[Collection entries]
[src/rtl/core/wgo_pkg.sv]
// Shared types, constants and helper functions for the wheel and gyro odometry tracker.
// Used by wgo_cordic and wheel_gyro_odometry_tracker; depends on nothing else.
`default_nettype none

package wgo_pkg;

    localparam int ROTATION_STEPS = 16;
    localparam int STEP_W         = (ROTATION_STEPS > 1) ? $clog2(ROTATION_STEPS) : 1;

    // Angles are 1/256 degree; a full turn and a quarter turn.
    localparam int TURN    = 92160;
    localparam int QUARTER = 23040;

    // pi/2880 as TRAVEL_K / 2^40, CORDIC start length in Q30, 1/45 as RECIP / 2^27.
    localparam logic [32:0] TRAVEL_K    = 33'd1199381129;
    localparam logic [31:0] CORDIC_GAIN = 32'd652032874;
    localparam logic [32:0] MOD_RECIP   = 33'd2982616;

    localparam logic [8:0] BLEND_FULL = 9'd256;

    typedef enum logic [2:0] {
        CFG_LEFT_RADIUS  = 3'd0,
        CFG_RIGHT_RADIUS = 3'd1,
        CFG_BACK_RADIUS  = 3'd2,
        CFG_DRIVE_PAIR   = 3'd3,
        CFG_FIX_BLEND    = 3'd4
    } t_cfg_idx;

    localparam logic [1:0] PH_FIRST = 2'd0;
    localparam logic [1:0] PH_FUSE  = 2'd1;
    localparam logic [1:0] PH_ENDED = 2'd2;

    typedef enum logic [3:0] {
        S_IDLE,
        S_MODM,
        S_MODF,
        S_BLEND,
        S_TA,
        S_TW,
        S_TL,
        S_TH,
        S_TE1,
        S_TE2,
        S_FWD,
        S_CORD,
        S_ROT,
        S_DRAIN,
        S_DONE
    } t_state;

    // What to do with the product when it comes out of the multiplier register.
    typedef enum logic [3:0] {
        TAG_NONE,
        TAG_TMAG,
        TAG_LOAD,
        TAG_ADDHI,
        TAG_RLOAD,
        TAG_RX,
        TAG_RY,
        TAG_BX,
        TAG_BY
    } t_tag;

    function automatic logic signed [26:0] atan_val(input logic [4:0] idx);
        logic signed [26:0] v;
        case (idx)
            5'd0:    v = 27'sd2949120;
            5'd1:    v = 27'sd1740967;
            5'd2:    v = 27'sd919879;
            5'd3:    v = 27'sd466945;
            5'd4:    v = 27'sd234379;
            5'd5:    v = 27'sd117304;
            5'd6:    v = 27'sd58666;
            5'd7:    v = 27'sd29335;
            5'd8:    v = 27'sd14668;
            5'd9:    v = 27'sd7334;
            5'd10:   v = 27'sd3667;
            5'd11:   v = 27'sd1833;
            5'd12:   v = 27'sd917;
            5'd13:   v = 27'sd458;
            5'd14:   v = 27'sd229;
            5'd15:   v = 27'sd115;
            5'd16:   v = 27'sd57;
            5'd17:   v = 27'sd29;
            5'd18:   v = 27'sd14;
            5'd19:   v = 27'sd7;
            5'd20:   v = 27'sd4;
            5'd21:   v = 27'sd2;
            5'd22:   v = 27'sd1;
            default: v = 27'sd0;
        endcase
        return v;
    endfunction

    function automatic logic signed [31:0] sat32(input logic signed [39:0] v);
        logic signed [31:0] r;
        if (v > 40'sh007FFFFFFF) begin
            r = 32'sh7FFFFFFF;
        end else if (v < -40'sh0080000000) begin
            r = 32'sh80000000;
        end else begin
            r = v[31:0];
        end
        return r;
    endfunction

endpackage

`default_nettype wire

[src/rtl/core/wgo_cordic.sv]
// Iterative CORDIC rotation: one micro-rotation per cycle.
// Depends on wgo_pkg for the step count, start length and arctangent table.
`default_nettype none

module wgo_cordic
    import wgo_pkg::*;
(
    input  wire                 i_clk,
    input  wire                 i_rst_n,
    input  wire                 i_start,
    input  wire signed [17:0]   i_angle,
    output logic                o_done,
    output logic signed [31:0]  o_cos,
    output logic signed [31:0]  o_sin
);

    logic                r_run;
    logic                r_done;
    logic [STEP_W-1:0]   r_cnt;
    logic signed [31:0]  r_x;
    logic signed [31:0]  r_y;
    logic signed [26:0]  r_z;

    logic [4:0]          sh;
    logic signed [31:0]  dx;
    logic signed [31:0]  dy;
    logic signed [26:0]  at;

    always_comb begin
        sh = 5'(r_cnt);
        dx = r_y >>> sh;
        dy = r_x >>> sh;
        at = atan_val(sh);
    end

    always_ff @(posedge i_clk) begin
        if (!i_rst_n) begin
            r_run  <= 1'b0;
            r_done <= 1'b0;
            r_cnt  <= '0;
        end else begin
            r_done <= 1'b0;
            if (i_start) begin
                r_run <= 1'b1;
                r_cnt <= '0;
            end else if (r_run) begin
                if (r_cnt == STEP_W'(ROTATION_STEPS - 1)) begin
                    r_run  <= 1'b0;
                    r_done <= 1'b1;
                end else begin
                    r_cnt <= r_cnt + 1'b1;
                end
            end
        end
    end

    always_ff @(posedge i_clk) begin
        if (i_start) begin
            r_x <= CORDIC_GAIN;
            r_y <= '0;
            r_z <= {i_angle[17], i_angle, 8'd0};
        end else if (r_run) begin
            // rotate toward zero residual angle
            if (!r_z[26]) begin
                r_x <= r_x - dx;
                r_y <= r_y + dy;
                r_z <= r_z - at;
            end else begin
                r_x <= r_x + dx;
                r_y <= r_y - dy;
                r_z <= r_z + at;
            end
        end
    end

    assign o_done = r_done;
    assign o_cos  = r_x;
    assign o_sin  = r_y;

endmodule

`default_nettype wire

[config.mk]
export PLATFORM = sky130hd
export DESIGN_NAME = wgo_cordic
export DESIGN_NICKNAME = d
export VERILOG_FILES = /design/src/rtl/core/wgo_pkg.sv /design/src/rtl/core/wgo_cordic.sv
export SDC_FILE = /design/constraint.sdc
export NUM_CORES = 1
export LEC_CHECK = 0
export CORE_MARGIN = 3
export CORE_UTILIZATION = 59
export CTS_BUF_LIST = sky130_fd_sc_hd__clkbuf_8
export CTS_CLUSTER_DIAMETER = 40
export DETAILED_ROUTE_END_ITERATION = 10
export DONT_BUFFER_PORTS = 1
export PLACE_DENSITY = 0.75
export RECOVER_POWER = 25
export SKIP_CTS_REPAIR_TIMING = 1
export SLEW_MARGIN = 10
export SYNTH_ARGS = -nofsm -noshare
export SYNTH_HDL_FRONTEND = slang
export SYNTH_SLANG_ARGS = --single-unit
[constraint.sdc]
create_clock -name i_clk -period 8.5 [get_ports i_clk]
set_input_delay 0.425 -clock i_clk [delete_from_list [all_inputs] [get_ports i_clk]]
set_output_delay 0.425 -clock i_clk [all_outputs]
set_load 0.05 [all_outputs]
# Word-level counts from Yosys, hierarchy flattened
# Memories as Yosys holds them, arrays and structs flattened. A register that Yosys moved wholly into a read port is not among the register bits.
# Index checks and enable logic that the tools add are counted.
[word_totals]
ff_bits = 97
latchBits = 0
ram_bits = 0
romBits = 352
inputBits = 21
out_inout_bits = 65
word_cells = 36
memories = 1
[classes]
n_addsub = 7
multipliers = 0
div = 0
n_lt_le_gt_ge = 0
eq_ne = 1
shifts = 2
n_mux = 11
bitwise_logic = 3
n_reduce_logical = 4
[memory_table]
columns = ["name", "words", "word_bits", "read_ports", "rd_clocked_by_memory_dff", "write_ports", "line", "text"]
rows = [
  ["(no name shown)", 16, 22, 1, 1, 0, "wgo_pkg.sv:66", "case (idx)"],
]
[ops]
columns = ["cell", "count"]
rows = [
  ["$mux W27", 3],
  ["$add A32 B32 Y32", 2],
  ["$mux W32", 2],
  ["$sshr A32 B4 Y32", 2],
  ["$sub A32 B32 Y32", 2],
  ["$add A27 B27 Y27", 1],
  ["$sub A27 B27 Y27", 1],
  ["$mux W4", 2],
  ["$add A4 B1 Y4 const B", 1],
  ["$eq A4 B4 Y1 const B", 1],
  ["$mux W1", 4],
  ["$not A1 Y1", 3],
  ["$reduce_or A3 Y1", 1],
  ["$reduce_and A2 Y1", 1],
  ["$reduce_bool A2 Y1", 1],
  ["$reduce_or A2 Y1", 1],
]

# Depth between registers and ports, before layout
# Gate-level depths: netlist of the first run.
[logic_depth]
depth_word = 5
mapped_depth = 28
ltp_nobuf = 25

# Worst setup path after synthesis of the first run
# OpenSTA, ideal clock, no wires.
[synth_timing]
kind = "flip-flop to flip-flop"
from = "reg r_cnt[3]"
to = "reg r_x[31], in the netlist o_cos[31]"
setup_ns = 0.123
arrival_time_ns = 6.099
t_required_ns = 8.377
setup_slack_ns = 2.278
stages_incl_launch_ff = 27
n_path_buf = 6
synth_period_minus_slack_ns = 6.222
cell_sequence = "dfxtp_1 clkbuf_1 clkbuf_1 clkbuf_1 clkbuf_1 buf_1 clkbuf_1 nand2_1 o21ai_0 ha_1 nand2_1 nor4_2 nor2_1 a21oi_1 or3b_1 o21bai_1 xnor2_1 ha_1 nand3_1 o31ai_1 a41o_1 a31oi_1 o31ai_1 a221oi_1 a2111o_1 o21ai_2 mux2_1"
[synth_via]
elab_chain_cells = 3
word_cells_on_any_way = 4
cone_classes = "add/sub (2); shift (1); mux (1)"
[synth_lines]
columns = ["element", "line", "text"]
rows = [
  ["start: declaration", "wgo_cordic.sv:19", "logic [STEP_W-1:0] r_cnt;"],
  ["start signal: assignment", "wgo_cordic.sv:51", "r_cnt <= r_cnt + 1'b1;"],
  ["$sshr A32 B4 Y32 (*)", "wgo_cordic.sv:31", "dx = r_y >>> sh;"],
  ["$sub A32 B32 Y32 or $add A32 B32 Y32 (tied branches)", "wgo_cordic.sv:65, wgo_cordic.sv:69", ""],
  ["$mux W32 (*)", "wgo_cordic.sv:64", "if (!r_z[26]) begin"],
  ["end signal: assignment", "wgo_cordic.sv:65", "r_x <= r_x - dx;"],
  ["end signal: assignment", "wgo_cordic.sv:69", "r_x <= r_x + dx;"],
  ["end: declaration", "wgo_cordic.sv:20", "logic signed [31:0] r_x;"],
]
# Mark *: on every way between the ends. The rest lies on a longest branch, timed or not.
# A chain may end at the register's enable or synchronous reset.

# Worst setup path after layout of the first run
[layout_timing]
from = "reg r_cnt[2]"
to = "reg r_x[31], in the netlist o_cos[31]"
# The elaborated chain is that of the path after synthesis.

==> flow_metrics.env, run 1 <==
export IMPL_yosysMostFrequentCell="nor2_1"
export IMPL_syn_area_mm2=0.0141
export IMPL_die_h_um=161
export IMPL_hp_class="input pin to flop"
export IMPL_clk_pin_slew_ps=90
export IMPL_port_buffer_count=0
export IMPL_post_synth_fa_ha_maj_area_fraction_pct=9.84
export IMPL_layout_setup_ws_ps=1610
export IMPL_synthCells=1735
export IMPL_endpoint_kind="flop"
export IMPL_min_from="i_start"
export IMPL_synthTopCellsByCount="nor2_1, a21oi_1, nand2_1"
export IMPL_synthFlopType="dfxtp_1"
export IMPL_synth_net_count=1865
export IMPL_diodes=0
export IMPL_leakage_uw=0.00595
export IMPL_dpl_hpwl_mm=29.7
export IMPL_wl_per_cell_um=20.4
export IMPL_hold_violations=0
export IMPL_first_global_vias=12650
export IMPL_synth_mux_area_share_pct=16.5
export IMPL_fmax_mhz=145
export IMPL_core_mm2=0.0231
export IMPL_final_area_mm2=0.0145
export IMPL_fp_dieW_um=161
export IMPL_arrival_ps=7260
export IMPL_grt_overflow_total=0
export IMPL_viasPerCell=6.58
export IMPL_setup_tns_ps=0
export IMPL_drive_above_1_share_pct=9.93
export IMPL_r2r_start="r_cnt[2]"
export IMPL_area_growth_pct=3.13
export IMPL_avgSynthCellArea_um2=8.12
export IMPL_worst_slew_pin_slew_ps=1280
export IMPL_gp_congestion=0.973
export IMPL_vdd_ir_drop_max_mv=0.181
export IMPL_htree_levels=4
export IMPL_fp_dieArea_mm2=0.0258
export IMPL_cp_start_kind="flop"
export IMPL_clockBufferDepth=2
export IMPL_ant_nets=0
export IMPL_period_minus_slack_ps=6890
export IMPL_synth_top_area_cell="dfxtp_1"
export IMPL_grtUsageTotal_pct=30.4
export IMPL_synth_top_family_by_area="compound AO/OA/AOI/OAI gates"
export IMPL_post_dp_cell_area_mm2=0.0141
export IMPL_synth_edf_count=19
export IMPL_async_reset_ff_share_pct=0
export IMPL_drc=0
export IMPL_maxSlewViolCount=0
export IMPL_skew_ps=30.9
export IMPL_numCtsBuffers=17
export IMPL_detail_route_iter0_violations=1146
export IMPL_synthXorXnorAreaFrac_pct=9.45
export IMPL_grt_start_max_net_pins=92
export IMPL_ys_ff_latch=119
export IMPL_synth_top_area_share_pct=14.2
export IMPL_setup_violations=0
export IMPL_slew_headroom_pct=14.4
export IMPL_yosys_area_share_simple_pct=17.2
export IMPL_status="completed"
export IMPL_rsz0062_at_grt="false"
export IMPL_required_ps=8870
export IMPL_drtPass1Iterations=5
export IMPL_synth_cell_type_count=102
export IMPL_maxCapViolations=0
export IMPL_dr_total_vias=13191
export IMPL_grt_antenna_before_repair=1
export IMPL_synth_area_leaders="dfxtp_1, ha_1, mux2i_1, a21oi_1, mux4_2"
export IMPL_clock_sinks=119
export IMPL_synth_compound_area_share_pct=24.0
export IMPL_core_rowCount=55
export IMPL_startpoint="r_cnt[2]"
export IMPL_cp_max_fo=54
export IMPL_worstSetupPathType="flop to flop"
export IMPL_ios=86
export IMPL_seq_area_frac_synth_pct=18.3
export IMPL_yosysWarnings=0
export IMPL_clk_latency_ps=490
export IMPL_nNetsFinal=1808
export IMPL_post_place_ws_ps=1750
export IMPL_cts_tree="yes"
export IMPL_start_util_pct=61.1
export IMPL_grt_pass1_wl_mm=64.4
export IMPL_fin_total_pwr_uw=5350
export IMPL_routed_wl_mm=40.9
export IMPL_powerDensity_mw_per_mm2=368
export IMPL_fin_crit_sh_pct=81.0
export IMPL_clockRootBuffer="clkbuf_8"
-- cell families (layout without fill, tap and decap cells) --
family | count (synthesis) | count (layout)
compound gates | 524 | 524
xor+xnor | 152 | 152
fa+ha+maj | 109 | 109
buf+inv | 139 | 95
flops | 119 | 119
mux | 176 | 176
simple gates | 516 | 516
-- routing by layer --
metal / vias up / track usage, % / share of wire (%)
met5: - / 0 / 0
met4: 0 / 10.3 / 2.9
met3: 123 / 5.75 / 7.8
met2: 570 / 52.6 / 48
met1: 6215 / 37.9 / 41
li1: 6283 / - / -
-- registers in the layout (all words and copies together) (netlist names) --
signal  flops
at         22
o_cos      32
o_done      1
o_sin      32
r_cnt       4
r_run       1
r_z        27
-- final timing paths --
kind / endpoint / depth (start not counted) / slack (ps)
max: o_cos[31] / 21 / 1610
min: o_cos[27] / 1 / 20
max reg2reg: o_cos[31] / 21 / 1610
min reg2reg: r_z[2] / 2 / 500
-- where the power goes --
group | internal, µW | leakage [µW] | total (µW) | switching [µW]
sequential | 700 | 0.00102 | 1370 | 665
combinational | 1530 | 0.00473 | 3420 | 1890
clock | 267 | 0.000200 | 557 | 291
-- cells in the final DEF, fill, tap and decap left out, types with 19 or more instances in the layout --
| cell type | n |
|---|---|
| nor2_1 | 194 |
| o22ai_1 | 22 |
| xor2_1 | 63 |
| mux2_2 | 43 |
| nand2b_1 | 21 |
| nor3_1 | 31 |
| a21o_1 | 33 |
| a211oi_1 | 19 |
| nor2b_1 | 24 |
| xnor2_1 | 89 |
| edfxtp_1 | 19 |
| ha_1 | 106 |
| a31oi_1 | 27 |
| o21ai_0 | 111 |
| a21oi_1 | 158 |
| mux2i_1 | 85 |
| nand2_1 | 139 |
| mux4_2 | 35 |
| dfxtp_1 | 95 |
| inv_1 | 41 |
-- final cells by class --
| class | instances | area, µm² |
|---|---|---|
| clock buffer | 17 | 234 |
| clock inverter | 15 | 166 |
| fill | 2023 | 8520 |
| inverter | 45 | 174 |
| multi-input combinational | 1477 | 10800 |
| sequential | 119 | 2580 |
| tap | 313 | 392 |
| timing repair buffer | 18 | 135 |
-- stage by stage --
| stage | std cells | hold WS, ps | util [%] |
|---|---|---|---|
| after CTS | 2003 | 2.16 | 63.1 |
| after global routing | 2004 | 6.47 | 63.0 |
| after floorplan | 1735 | 467 | - |
| after global placement | 1971 | 476 | 61.3 |
| final | 2004 | 22.5 | 63.0 |
| after detailed placement | 1971 | 486 | 61.3 |
-- critical path: stages, from the launching register on --
cell	delay, ps
dfxtp_4	820
clkinv_1	540
mux4_2	430
o21ai_0	260
ha_1	260
nand2_1	80
nor4_2	210
nor2_1	80
a21oi_1	330
or3b_1	470
o21bai_1	200
xnor2_1	130
ha_1	340
nand3_1	130
o31ai_1	550
a41o_1	340
a31oi_1	140
o31ai_1	480
a221oi_1	180
a2111o_1	380
o21ai_2	70
mux2_1	320
Power figures use the tool's default switching activity.
==> run 2: changes to the inputs <==
- clock period: 8.5 -> 6.4 ns (I/O delays scaled with it)
==> run 2 against run 1 <==
Compared with the run above: core utilization rose by 2.3 points; final cell count rose by 4.1%; sequential cell count did not move; global-route usage rose by 2.4 points; maximum frequency rose by 14%; critical path depth rose by 1; die area did not move; non-clock buffer count rose by 83; setup slack got worse by 1300 ps; critical endpoint is now o_sin[31]; largest power group unchanged.
==> flow_metrics.env, run 2 (synthesis gave the netlist of run 1 again) <==
export IMPL_clock_power_share_pct=9.9
export IMPL_dr_total_vias=13679
export IMPL_endpoint_kind="flop"
export IMPL_ant_nets=0
export IMPL_final_area_mm2=0.0151
export IMPL_core_rowCount=55
export IMPL_cts_tree="yes"
export IMPL_internal_power_uw=3380
export IMPL_layout_commonest_cell="nor2_1"
export IMPL_drtPass1Iterations=6
export IMPL_gr_max_usage_layer="met2"
export IMPL_first_global_vias=13026
export IMPL_clockRootBuffer="clkbuf_8"
export IMPL_critPathSlowestCell="mux4_2"
export IMPL_multi_input_area_mm2=0.0109
export IMPL_fin_total_pwr_uw=7330
export IMPL_skew_ps=25.8
export IMPL_fp_dieW_um=161
export IMPL_leakage_uw=0.00621
export IMPL_clk_latency_ps=480
export IMPL_grtUsageMet2_pct=55.9
export IMPL_placedCellCount=2050
export IMPL_nNetsFinal=1891
export IMPL_slew_headroom_pct=11.7
export IMPL_sw_frac_of_total_pct=53.8
export IMPL_start_util_pct=61.1
export IMPL_final_cell_mix="nor2_1, a21oi_1, nand2_1, o21ai_0, ha_1"
export IMPL_grtUsageMet3_pct=5.96
export IMPL_die_h_um=161
export IMPL_cpLargestDelayFamily="compound AO/OA/AOI/OAI gates"
export IMPL_fp_dieArea_mm2=0.0258
export IMPL_fin_crit_sh_pct=94.6
export IMPL_hold_violations=0
export IMPL_clock_sinks=119
export IMPL_drive_above_1_share_pct=12.1
export IMPL_ios=86
export IMPL_fmax_mhz=165
export IMPL_numCtsBuffers=17
export IMPL_drc=0
export IMPL_p_switching_uw=3940
export IMPL_cp_start_kind="flop"
export IMPL_dpl_hpwl_mm=32.6
export IMPL_fin_util_pct=65.3
export IMPL_clockBufferDepth=2
export IMPL_period_minus_slack_ps=6060
export IMPL_port_buffer_count=0
export IMPL_grt_overflow_total=0
export IMPL_setup_violations=0
export IMPL_grt_antenna_before_repair=0
export IMPL_powerDensity_mw_per_mm2=487
export IMPL_routed_wl_mm=44.0
export IMPL_grtUsageTotal_pct=32.8
export IMPL_clk_pin_slew_ps=100
export IMPL_htree_levels=4
export IMPL_status="completed"
export IMPL_maxSlewViolCount=0
export IMPL_required_ps=6760
export IMPL_stdcell_count=2087
export IMPL_worstSetupPathType="flop to flop"
export IMPL_grtUsageMet1_pct=42.2
export IMPL_fill_cells=2032
export IMPL_detail_route_iter0_violations=1398
export IMPL_wl_per_cell_um=21.1
export IMPL_critPathMaxStageDelay_ps=630
export IMPL_pwr_share_comb_pct=72.5
export IMPL_viasPerCell=6.55
export IMPL_gp_congestion=0.990
export IMPL_area_growth_pct=6.84
export IMPL_hp_class="input pin to flop"
export IMPL_maxCapViolations=0
export IMPL_worst_slew_pin_slew_ps=1320
export IMPL_cp_max_fo=5
export IMPL_diodes=0
export IMPL_grt_pass1_wl_mm=68.9
export IMPL_arrival_ps=6410
export IMPL_grt_start_max_net_pins=80
export IMPL_path_cells="clkbuf_1 > mux4_2 > a211oi_1 > a32oi_1 > nor3b_2 > nand2_1 > nor4_2 > and2b_1 > a21oi_1 > xnor2_1 > ha_1 > and3_1 > and2_1 > and3_1 > and2_1 > a2111o_1 > a31oi_1 > o21bai_1 > a41oi_1 > o211ai_1 > nand2b_1 > mux2_1"
export IMPL_core_mm2=0.0231
export IMPL_layout_area_seq_mm2=0.00258
export IMPL_critPathBufInv=1
export IMPL_post_dp_cell_area_mm2=0.0147
export IMPL_vdd_ir_drop_max_mv=0.264
export IMPL_pwr_share_seq_pct=17.6
run 2: metal layers:
metal  wire [µm]  share of wire [%]  vias up
li1            -                  -     6466
met2       20900                 47      642
met4        1430                3.2        0
met1       18200                 41     6452
met3        3460                7.9      119
met5           0                  0        -
run 2: worst register-to-register path: stages (launching register included):
cell      delay (ps)
dfxtp_1          370
clkbuf_1         410
mux4_2           630
a211oi_1         440
a32oi_1          210
nor3b_2          280
nand2_1          110
nor4_2           330
and2b_1          220
a21oi_1           90
xnor2_1          140
ha_1             280
and3_1           160
and2_1           170
and3_1           190
and2_1           150
a2111o_1         400
a31oi_1          330
o21bai_1         150
a41oi_1          290
o211ai_1         140
nand2b_1         130
mux2_1           330
run 2: per-stage QoR:
stage          hold WS, ps  setup TNS [ps]  setup slack [ps]
2_1_floorplan          434               0               178
6_report              18.4               0               344
5_1_grt               15.7           -15.1             -15.1
4_1_cts              -95.8               0               162
3_3_place_gp           409               0               322
3_5_place_dp           409               0               210
run 2: layout make-up:
cell class,count,share of cell area (%)
well taps,313,2.60
flip-flops and latches,119,17.2
multi-input cells,1477,72.2
clock buffers,17,1.55
clock inverters,15,0.997
repair buffers,101,4.36
inverters,45,1.16
run 2: power by group through the flow:
| stage | logic (µW) | clock network, µW | registers [µW] |
|---|---|---|---|
| after floorplan | 3680 | 0 | 1630 |
| after global placement | 5170 | 0 | 1290 |
| after detailed placement | 5260 | 0 | 1290 |
| after CTS | 5290 | 732 | 1280 |
| after global routing | 5830 | 760 | 1300 |
| final | 5310 | 727 | 1290 |
run 2: path summary, 6_finish.rpt:
check	startpoint	slack, ps	depth (start not counted)	to
worst max-delay path	o_cos[6]	340	22	o_sin[31]
worst min-delay path	i_angle[15]	20	2	r_z[23]
worst max register to register	o_cos[6]	340	22	o_sin[31]
worst min register to register	r_z[2]	500	2	r_z[2]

Work to be completed: All that is wanted is an exact copy of the lines above from the one with "export CORE_UTILIZATION = 59" through the one with "export SKIP_CTS_REPAIR_TIMING = 1", with both ends included.

Answer area:
export CORE_UTILIZATION = 59
export CTS_BUF_LIST = sky130_fd_sc_hd__clkbuf_8
export CTS_CLUSTER_DIAMETER = 40
export DETAILED_ROUTE_END_ITERATION = 10
export DONT_BUFFER_PORTS = 1
export PLACE_DENSITY = 0.75
export RECOVER_POWER = 25
export SKIP_CTS_REPAIR_TIMING = 1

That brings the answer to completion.